EXERCISE DESCRIPTION — Write out again, exactly, the lines below starting at the one with "xor+xnor: 150 / 150" and ending at the one with "timing repair buffer: 166 / 830.8 / 4.556".
::::::::::
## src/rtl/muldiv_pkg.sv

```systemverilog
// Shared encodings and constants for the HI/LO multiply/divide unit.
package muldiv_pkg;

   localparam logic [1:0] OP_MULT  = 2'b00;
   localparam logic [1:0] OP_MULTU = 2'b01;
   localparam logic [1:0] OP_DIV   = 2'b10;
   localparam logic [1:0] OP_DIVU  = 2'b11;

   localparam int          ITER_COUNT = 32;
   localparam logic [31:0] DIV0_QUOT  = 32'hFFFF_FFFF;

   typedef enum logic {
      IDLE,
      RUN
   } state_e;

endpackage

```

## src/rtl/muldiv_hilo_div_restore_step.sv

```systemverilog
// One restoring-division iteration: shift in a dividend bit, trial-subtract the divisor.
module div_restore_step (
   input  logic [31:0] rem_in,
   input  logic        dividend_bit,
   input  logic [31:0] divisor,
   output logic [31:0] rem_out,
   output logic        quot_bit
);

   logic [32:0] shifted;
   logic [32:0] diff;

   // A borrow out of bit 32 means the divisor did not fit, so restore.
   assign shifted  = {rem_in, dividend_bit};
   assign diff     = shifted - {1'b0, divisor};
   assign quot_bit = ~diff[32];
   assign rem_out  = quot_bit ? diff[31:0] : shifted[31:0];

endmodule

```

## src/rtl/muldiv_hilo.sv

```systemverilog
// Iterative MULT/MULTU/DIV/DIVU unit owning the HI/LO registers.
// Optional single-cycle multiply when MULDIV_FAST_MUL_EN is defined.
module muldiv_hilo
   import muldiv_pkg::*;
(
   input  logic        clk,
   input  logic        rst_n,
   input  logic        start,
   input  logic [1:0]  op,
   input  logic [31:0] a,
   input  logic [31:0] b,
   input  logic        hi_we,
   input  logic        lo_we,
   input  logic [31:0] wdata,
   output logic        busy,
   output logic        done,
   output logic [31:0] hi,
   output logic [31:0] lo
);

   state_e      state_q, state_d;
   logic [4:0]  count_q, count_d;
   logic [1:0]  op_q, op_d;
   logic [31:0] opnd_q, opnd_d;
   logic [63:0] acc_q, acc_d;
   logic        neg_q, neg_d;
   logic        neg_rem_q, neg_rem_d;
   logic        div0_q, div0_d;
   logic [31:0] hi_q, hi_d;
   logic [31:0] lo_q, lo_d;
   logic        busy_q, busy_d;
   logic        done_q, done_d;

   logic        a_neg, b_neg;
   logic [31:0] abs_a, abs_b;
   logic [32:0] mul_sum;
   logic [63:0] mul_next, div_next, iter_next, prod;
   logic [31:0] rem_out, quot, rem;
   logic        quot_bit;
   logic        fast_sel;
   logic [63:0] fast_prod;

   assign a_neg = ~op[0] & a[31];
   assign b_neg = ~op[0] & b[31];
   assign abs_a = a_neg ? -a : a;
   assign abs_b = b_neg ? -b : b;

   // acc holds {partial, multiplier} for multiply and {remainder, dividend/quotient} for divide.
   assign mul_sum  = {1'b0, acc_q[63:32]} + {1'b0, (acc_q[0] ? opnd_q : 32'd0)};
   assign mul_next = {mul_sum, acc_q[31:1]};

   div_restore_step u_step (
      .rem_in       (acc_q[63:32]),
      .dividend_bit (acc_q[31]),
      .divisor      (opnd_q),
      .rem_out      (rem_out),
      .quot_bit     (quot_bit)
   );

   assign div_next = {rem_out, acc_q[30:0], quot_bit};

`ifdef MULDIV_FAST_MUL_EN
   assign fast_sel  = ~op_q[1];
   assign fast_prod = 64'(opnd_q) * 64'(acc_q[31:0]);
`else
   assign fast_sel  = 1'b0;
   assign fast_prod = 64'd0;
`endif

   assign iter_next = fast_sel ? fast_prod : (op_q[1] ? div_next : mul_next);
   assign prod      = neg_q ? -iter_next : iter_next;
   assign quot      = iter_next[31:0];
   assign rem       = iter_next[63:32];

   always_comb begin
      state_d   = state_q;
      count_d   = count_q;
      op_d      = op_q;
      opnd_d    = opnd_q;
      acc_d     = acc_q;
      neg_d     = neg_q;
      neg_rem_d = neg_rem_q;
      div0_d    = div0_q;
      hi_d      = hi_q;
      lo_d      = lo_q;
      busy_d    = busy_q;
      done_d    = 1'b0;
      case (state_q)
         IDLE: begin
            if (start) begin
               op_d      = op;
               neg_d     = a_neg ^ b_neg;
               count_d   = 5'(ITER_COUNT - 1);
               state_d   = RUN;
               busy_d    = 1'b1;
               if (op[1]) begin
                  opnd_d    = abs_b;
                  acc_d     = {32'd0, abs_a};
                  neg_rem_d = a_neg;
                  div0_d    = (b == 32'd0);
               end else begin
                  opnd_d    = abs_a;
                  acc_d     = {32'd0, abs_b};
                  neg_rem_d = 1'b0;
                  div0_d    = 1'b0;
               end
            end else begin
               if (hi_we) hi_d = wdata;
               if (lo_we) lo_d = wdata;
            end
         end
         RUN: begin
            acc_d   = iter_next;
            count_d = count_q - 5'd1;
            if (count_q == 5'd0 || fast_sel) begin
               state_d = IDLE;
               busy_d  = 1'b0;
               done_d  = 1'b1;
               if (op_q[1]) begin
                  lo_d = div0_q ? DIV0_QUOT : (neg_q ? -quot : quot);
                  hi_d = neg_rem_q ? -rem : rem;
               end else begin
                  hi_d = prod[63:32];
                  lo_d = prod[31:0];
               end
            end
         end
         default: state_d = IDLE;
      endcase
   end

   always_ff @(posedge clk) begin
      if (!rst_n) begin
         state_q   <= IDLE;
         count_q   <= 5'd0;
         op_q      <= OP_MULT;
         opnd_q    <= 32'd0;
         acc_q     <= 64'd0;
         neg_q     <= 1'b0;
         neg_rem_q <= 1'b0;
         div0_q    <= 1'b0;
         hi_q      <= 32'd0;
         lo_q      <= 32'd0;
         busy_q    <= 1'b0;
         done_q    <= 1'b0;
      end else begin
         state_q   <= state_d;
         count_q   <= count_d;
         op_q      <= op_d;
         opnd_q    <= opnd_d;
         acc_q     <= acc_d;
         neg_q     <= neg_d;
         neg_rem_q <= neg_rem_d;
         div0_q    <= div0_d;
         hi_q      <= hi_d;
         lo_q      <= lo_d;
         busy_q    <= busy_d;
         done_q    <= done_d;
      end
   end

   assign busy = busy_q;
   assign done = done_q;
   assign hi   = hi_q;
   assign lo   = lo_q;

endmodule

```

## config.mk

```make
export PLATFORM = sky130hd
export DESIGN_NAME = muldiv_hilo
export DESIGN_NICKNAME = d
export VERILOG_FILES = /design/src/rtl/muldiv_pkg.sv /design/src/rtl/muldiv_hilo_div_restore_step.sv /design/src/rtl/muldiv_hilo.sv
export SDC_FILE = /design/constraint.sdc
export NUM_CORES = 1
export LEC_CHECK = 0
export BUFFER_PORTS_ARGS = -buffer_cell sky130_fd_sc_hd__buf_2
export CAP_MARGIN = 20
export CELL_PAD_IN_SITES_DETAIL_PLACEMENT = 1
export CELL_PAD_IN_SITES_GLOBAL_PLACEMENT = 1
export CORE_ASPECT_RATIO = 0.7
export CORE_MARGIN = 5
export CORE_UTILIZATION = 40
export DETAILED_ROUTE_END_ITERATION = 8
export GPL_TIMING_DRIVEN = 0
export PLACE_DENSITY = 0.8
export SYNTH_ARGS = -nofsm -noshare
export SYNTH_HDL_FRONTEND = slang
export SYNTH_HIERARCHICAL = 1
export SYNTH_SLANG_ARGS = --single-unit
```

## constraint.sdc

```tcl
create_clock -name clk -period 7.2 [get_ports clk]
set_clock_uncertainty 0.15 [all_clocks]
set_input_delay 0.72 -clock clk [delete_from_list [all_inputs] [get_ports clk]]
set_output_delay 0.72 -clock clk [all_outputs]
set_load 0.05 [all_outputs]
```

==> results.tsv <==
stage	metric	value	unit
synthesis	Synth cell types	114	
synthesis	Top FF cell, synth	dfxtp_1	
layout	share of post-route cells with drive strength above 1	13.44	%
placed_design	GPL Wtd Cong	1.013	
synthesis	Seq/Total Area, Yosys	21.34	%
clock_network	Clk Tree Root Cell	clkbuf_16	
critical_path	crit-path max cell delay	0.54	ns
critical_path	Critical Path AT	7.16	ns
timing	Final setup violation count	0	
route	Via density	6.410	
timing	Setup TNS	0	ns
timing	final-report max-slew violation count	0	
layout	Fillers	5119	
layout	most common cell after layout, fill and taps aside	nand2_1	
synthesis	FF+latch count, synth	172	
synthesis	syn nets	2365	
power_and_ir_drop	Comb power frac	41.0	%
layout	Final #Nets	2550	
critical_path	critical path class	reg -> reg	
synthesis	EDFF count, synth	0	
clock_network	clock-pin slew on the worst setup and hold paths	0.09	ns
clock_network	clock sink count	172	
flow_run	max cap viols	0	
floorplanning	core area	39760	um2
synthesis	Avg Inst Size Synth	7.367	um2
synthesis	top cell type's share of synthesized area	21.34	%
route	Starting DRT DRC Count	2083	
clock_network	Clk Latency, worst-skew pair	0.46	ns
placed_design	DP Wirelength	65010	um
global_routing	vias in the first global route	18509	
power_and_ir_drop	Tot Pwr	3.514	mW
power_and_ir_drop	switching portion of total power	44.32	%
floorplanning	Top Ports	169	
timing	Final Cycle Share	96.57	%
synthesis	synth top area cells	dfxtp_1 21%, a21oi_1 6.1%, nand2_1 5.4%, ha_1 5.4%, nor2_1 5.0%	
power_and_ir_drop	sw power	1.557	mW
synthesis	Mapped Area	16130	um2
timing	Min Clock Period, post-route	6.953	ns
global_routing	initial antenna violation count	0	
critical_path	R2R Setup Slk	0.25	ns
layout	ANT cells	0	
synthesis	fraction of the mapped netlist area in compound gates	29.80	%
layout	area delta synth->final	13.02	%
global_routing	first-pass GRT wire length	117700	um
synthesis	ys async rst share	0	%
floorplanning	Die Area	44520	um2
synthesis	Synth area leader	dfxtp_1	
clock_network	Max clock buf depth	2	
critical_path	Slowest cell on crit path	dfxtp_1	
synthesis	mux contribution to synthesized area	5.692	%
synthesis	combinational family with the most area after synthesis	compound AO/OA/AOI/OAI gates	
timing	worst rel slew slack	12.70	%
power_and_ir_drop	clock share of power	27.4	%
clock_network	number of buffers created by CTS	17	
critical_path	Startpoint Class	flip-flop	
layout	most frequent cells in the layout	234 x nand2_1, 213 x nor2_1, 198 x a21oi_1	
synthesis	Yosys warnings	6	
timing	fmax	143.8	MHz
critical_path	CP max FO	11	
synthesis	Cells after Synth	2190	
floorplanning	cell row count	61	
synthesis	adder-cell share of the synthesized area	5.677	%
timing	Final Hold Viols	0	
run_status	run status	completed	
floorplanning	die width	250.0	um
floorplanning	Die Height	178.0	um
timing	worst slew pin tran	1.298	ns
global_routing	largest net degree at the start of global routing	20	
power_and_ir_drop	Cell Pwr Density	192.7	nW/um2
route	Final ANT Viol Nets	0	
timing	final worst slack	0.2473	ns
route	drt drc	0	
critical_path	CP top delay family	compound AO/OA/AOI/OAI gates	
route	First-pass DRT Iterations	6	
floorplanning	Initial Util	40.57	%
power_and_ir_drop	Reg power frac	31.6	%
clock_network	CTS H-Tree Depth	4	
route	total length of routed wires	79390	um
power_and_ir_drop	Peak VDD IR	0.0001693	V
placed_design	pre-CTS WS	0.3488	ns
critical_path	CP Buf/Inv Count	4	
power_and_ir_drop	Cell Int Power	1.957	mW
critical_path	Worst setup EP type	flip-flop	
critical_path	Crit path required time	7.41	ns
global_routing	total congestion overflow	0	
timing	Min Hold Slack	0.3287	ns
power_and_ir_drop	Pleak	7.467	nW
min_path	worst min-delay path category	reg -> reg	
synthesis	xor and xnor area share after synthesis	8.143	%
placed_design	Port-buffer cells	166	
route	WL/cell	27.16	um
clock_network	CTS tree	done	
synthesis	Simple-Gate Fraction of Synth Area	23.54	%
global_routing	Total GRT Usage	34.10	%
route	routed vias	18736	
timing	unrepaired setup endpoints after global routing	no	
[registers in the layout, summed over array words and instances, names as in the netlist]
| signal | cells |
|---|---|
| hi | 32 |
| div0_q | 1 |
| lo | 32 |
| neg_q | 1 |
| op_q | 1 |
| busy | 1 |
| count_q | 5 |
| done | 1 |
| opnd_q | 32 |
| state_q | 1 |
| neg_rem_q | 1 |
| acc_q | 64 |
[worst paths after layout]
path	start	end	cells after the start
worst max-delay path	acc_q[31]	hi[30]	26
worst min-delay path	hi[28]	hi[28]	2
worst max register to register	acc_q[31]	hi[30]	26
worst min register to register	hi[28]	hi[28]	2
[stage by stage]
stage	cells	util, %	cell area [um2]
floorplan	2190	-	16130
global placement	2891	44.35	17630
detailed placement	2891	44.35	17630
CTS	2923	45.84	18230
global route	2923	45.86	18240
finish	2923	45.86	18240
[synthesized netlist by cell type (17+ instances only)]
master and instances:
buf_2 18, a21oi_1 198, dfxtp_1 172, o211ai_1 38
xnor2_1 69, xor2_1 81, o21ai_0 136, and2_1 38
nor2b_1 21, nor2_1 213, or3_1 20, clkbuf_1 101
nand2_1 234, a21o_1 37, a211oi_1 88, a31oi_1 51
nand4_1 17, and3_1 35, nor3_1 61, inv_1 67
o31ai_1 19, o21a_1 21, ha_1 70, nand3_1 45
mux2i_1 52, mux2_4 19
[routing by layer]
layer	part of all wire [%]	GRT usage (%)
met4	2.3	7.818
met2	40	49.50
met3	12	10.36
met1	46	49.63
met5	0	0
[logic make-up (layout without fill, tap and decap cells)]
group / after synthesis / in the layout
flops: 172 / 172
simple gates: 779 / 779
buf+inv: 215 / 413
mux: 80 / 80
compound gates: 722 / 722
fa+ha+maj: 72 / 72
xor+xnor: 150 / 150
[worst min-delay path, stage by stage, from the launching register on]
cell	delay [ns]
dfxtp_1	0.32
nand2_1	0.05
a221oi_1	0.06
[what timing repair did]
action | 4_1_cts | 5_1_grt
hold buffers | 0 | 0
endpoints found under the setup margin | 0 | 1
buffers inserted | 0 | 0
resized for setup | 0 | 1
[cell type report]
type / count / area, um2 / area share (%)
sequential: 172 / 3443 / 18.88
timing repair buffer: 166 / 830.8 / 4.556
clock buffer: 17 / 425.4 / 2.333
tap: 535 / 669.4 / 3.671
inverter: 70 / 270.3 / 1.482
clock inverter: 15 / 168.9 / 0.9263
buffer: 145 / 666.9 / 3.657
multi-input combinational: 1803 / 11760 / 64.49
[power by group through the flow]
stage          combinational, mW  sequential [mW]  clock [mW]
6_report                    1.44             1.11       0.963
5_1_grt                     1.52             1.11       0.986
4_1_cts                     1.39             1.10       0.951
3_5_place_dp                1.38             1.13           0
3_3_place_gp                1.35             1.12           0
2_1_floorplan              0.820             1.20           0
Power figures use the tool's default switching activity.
::::::::::
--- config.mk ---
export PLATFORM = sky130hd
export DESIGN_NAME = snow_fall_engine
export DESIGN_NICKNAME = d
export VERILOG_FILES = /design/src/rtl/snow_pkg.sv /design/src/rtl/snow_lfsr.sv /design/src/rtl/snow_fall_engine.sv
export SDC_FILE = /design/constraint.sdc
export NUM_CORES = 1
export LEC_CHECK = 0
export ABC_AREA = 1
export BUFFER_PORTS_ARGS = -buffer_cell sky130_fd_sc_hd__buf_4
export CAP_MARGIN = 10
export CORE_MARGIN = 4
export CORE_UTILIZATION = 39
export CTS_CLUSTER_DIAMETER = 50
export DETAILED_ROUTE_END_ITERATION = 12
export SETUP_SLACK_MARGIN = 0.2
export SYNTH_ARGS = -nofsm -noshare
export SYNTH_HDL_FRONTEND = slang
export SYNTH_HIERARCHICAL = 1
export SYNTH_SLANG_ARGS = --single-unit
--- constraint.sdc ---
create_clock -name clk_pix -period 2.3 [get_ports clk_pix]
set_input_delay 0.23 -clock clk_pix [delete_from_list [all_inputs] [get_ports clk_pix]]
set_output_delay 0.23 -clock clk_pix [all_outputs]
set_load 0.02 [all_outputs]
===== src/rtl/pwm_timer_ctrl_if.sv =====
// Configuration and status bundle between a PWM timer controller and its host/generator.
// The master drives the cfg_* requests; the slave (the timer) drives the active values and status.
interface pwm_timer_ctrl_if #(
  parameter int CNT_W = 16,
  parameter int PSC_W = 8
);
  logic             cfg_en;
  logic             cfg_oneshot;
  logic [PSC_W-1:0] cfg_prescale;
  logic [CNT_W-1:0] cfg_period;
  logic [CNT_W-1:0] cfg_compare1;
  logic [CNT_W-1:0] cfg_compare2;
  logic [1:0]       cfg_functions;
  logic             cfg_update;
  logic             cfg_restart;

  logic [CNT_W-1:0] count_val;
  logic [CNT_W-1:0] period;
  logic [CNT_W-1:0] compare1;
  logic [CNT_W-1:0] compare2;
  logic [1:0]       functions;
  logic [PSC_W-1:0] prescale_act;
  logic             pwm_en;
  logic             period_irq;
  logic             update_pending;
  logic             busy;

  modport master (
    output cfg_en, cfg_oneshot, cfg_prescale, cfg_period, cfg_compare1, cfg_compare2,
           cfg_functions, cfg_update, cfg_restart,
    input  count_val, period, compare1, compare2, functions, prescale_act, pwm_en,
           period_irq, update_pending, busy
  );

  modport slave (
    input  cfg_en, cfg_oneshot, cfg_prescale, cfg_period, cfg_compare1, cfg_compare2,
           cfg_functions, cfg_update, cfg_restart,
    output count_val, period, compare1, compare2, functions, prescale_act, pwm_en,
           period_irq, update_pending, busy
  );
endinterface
::::::::::
OUTPUT FOR THIS TASK —
xor+xnor: 150 / 150
[worst min-delay path, stage by stage, from the launching register on]
cell	delay [ns]
dfxtp_1	0.32
nand2_1	0.05
a221oi_1	0.06
[what timing repair did]
action | 4_1_cts | 5_1_grt
hold buffers | 0 | 0
endpoints found under the setup margin | 0 | 1
buffers inserted | 0 | 0
resized for setup | 0 | 1
[cell type report]
type / count / area, um2 / area share (%)
sequential: 172 / 3443 / 18.88
timing repair buffer: 166 / 830.8 / 4.556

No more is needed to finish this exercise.